There are numerous ways to accomplish this but there is no SQL Server feature solution that I'm aware of. This is both a very common and rather difficult problem.
My preferred (and the most difficult) method - Abstract the persistence away
During development you can call an in-memory persistence service built to help you iterate and to pre-hydrate data for well-known scenarios and to help with tests. In production and during integration testing you hook into the database persistence service. This also helps you when you want to move some or all persistence to a different technology (you need to add search, move to CQRS, etc). A lot of people call this "database as a service" and often use domain rather than CRUD methods ActivateUser(UserID)
vs UpsertUser(UserDTO)
. This takes a lot of work up front though.

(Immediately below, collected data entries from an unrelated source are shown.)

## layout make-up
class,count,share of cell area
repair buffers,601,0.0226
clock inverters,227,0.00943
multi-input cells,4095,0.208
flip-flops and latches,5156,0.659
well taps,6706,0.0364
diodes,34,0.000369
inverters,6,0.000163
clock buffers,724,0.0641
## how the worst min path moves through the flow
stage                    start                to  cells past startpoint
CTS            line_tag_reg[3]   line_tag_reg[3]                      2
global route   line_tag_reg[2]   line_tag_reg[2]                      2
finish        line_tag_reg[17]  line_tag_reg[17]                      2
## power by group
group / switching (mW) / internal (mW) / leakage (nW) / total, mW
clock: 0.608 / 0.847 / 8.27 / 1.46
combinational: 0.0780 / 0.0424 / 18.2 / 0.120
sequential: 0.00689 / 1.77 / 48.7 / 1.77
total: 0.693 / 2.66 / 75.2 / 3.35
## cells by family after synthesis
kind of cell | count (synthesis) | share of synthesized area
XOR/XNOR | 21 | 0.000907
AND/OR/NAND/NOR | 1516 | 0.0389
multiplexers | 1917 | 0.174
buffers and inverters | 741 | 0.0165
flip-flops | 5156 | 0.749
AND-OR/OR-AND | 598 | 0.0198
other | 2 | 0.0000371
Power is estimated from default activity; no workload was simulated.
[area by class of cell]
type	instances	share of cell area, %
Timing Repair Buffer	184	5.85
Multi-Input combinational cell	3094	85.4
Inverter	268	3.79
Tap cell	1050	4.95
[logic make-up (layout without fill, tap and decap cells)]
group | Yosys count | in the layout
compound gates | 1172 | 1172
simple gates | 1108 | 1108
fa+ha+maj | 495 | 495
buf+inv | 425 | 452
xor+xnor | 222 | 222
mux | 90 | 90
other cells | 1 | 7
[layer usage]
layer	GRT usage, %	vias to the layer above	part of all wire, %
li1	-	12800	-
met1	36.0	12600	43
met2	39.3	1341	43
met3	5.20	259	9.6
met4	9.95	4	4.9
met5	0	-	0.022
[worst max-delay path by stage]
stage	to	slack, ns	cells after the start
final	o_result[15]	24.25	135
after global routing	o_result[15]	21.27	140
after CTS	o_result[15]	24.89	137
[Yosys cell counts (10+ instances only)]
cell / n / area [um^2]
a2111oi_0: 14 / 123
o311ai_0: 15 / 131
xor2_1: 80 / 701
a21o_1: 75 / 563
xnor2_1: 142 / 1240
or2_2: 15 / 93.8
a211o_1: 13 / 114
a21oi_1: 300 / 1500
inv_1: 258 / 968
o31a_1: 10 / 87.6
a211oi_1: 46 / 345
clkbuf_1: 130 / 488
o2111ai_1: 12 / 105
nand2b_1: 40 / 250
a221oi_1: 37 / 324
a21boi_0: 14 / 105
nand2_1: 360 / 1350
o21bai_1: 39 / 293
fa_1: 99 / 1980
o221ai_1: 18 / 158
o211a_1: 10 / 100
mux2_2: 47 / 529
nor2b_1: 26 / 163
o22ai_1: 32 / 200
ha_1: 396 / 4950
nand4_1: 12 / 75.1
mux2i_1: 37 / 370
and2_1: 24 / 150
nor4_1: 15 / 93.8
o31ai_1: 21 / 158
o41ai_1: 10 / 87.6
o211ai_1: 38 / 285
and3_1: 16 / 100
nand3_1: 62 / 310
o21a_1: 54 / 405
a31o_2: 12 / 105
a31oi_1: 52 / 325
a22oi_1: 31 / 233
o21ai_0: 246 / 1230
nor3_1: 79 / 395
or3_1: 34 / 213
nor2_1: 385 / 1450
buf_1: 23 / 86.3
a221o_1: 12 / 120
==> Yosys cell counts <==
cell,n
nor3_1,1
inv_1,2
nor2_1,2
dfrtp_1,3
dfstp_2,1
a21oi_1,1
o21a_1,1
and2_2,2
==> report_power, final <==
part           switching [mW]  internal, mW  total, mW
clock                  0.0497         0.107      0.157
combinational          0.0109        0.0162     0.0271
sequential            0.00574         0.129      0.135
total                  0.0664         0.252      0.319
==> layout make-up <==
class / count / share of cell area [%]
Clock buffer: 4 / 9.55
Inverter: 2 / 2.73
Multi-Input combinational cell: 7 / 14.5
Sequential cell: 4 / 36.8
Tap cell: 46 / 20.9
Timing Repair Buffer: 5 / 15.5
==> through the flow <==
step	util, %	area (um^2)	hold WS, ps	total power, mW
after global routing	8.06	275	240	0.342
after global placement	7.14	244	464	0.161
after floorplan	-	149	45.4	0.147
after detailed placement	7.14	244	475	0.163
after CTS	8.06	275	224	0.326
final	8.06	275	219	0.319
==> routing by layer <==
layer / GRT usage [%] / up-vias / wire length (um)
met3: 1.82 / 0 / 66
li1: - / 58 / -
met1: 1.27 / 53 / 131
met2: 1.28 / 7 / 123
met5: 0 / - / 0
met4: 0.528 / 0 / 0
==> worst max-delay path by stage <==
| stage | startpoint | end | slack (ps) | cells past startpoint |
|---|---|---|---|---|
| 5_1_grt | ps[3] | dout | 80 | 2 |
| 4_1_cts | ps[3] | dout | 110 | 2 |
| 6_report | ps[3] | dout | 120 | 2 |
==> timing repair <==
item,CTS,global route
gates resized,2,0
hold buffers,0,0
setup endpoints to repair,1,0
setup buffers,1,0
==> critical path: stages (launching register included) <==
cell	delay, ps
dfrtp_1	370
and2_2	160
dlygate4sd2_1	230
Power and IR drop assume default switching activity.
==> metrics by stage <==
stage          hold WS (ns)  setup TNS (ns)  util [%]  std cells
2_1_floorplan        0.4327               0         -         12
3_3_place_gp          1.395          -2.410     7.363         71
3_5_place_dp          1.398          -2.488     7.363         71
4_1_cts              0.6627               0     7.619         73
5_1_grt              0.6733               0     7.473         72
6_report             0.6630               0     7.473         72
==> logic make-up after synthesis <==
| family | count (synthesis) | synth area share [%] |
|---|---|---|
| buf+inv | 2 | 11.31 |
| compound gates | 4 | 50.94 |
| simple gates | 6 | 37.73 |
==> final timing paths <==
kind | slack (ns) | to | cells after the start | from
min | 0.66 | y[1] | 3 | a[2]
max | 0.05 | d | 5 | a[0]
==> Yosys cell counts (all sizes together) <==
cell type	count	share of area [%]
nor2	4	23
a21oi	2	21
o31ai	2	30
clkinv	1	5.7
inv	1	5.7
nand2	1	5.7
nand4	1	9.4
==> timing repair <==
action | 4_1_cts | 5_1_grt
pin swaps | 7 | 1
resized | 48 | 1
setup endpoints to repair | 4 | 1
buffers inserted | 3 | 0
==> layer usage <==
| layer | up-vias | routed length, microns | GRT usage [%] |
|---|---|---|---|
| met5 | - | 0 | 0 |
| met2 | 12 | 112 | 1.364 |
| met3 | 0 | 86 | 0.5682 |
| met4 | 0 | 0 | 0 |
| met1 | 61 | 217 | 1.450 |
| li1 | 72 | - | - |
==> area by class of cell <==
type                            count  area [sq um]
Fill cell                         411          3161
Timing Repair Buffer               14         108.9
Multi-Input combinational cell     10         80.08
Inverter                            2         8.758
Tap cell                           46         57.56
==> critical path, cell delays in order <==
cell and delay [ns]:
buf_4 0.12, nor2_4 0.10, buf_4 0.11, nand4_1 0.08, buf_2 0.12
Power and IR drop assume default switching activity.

Visual studio database projects
You can quickly switch between schemas by publishing you current branch's version of the database project. Since this is a model-first deployment method (as opposed to change-script based) it works great with source control, especially branching, but you may need to publish the schema each time you change branches if you share a database. You also may need to create hydration scripts if you keep dropping and re-adding columns and you may have coordination issues between people sharing the database. This is what I've used most often in practice and I love that after each publish I KNOW my schema is correct and I can go to any commit - publish it - and have that same guarantee.
Storage snapshots
If you use a SAN or NAS often they support the ability to take a snapshot and write to it. SQL server snapshots are read only so if you still want to write, this is your fastest option. It can instantly give you a new identical db to work from and you can have it be your production db if you'd like (obvious security concerns here!). This is tough to setup and I've never had an automated solution like this but I'm sure it's possible. You can accomplish the same thing with database backup/restore and it'll be easier to automate but if you have a big development db it may slow you down.
Synonyms
You can also use synonyms to accomplish exactly what you're looking to do although it'll be tedious to setup. We use synonyms to create fake replicated databases in staging environments. Anyway, create your real databases like DB_ABC123
, DB_ABC124
and then create a database DB
with synonyms that point to the objects in your desired database. You'll have to run a script each time you change branches to swap the synonyms (you may be able to automate this with GIT, I'm not sure) but this should allow you to switch between DBs without changing configs. Honestly I'd rather just have different configs tracked in my branches though.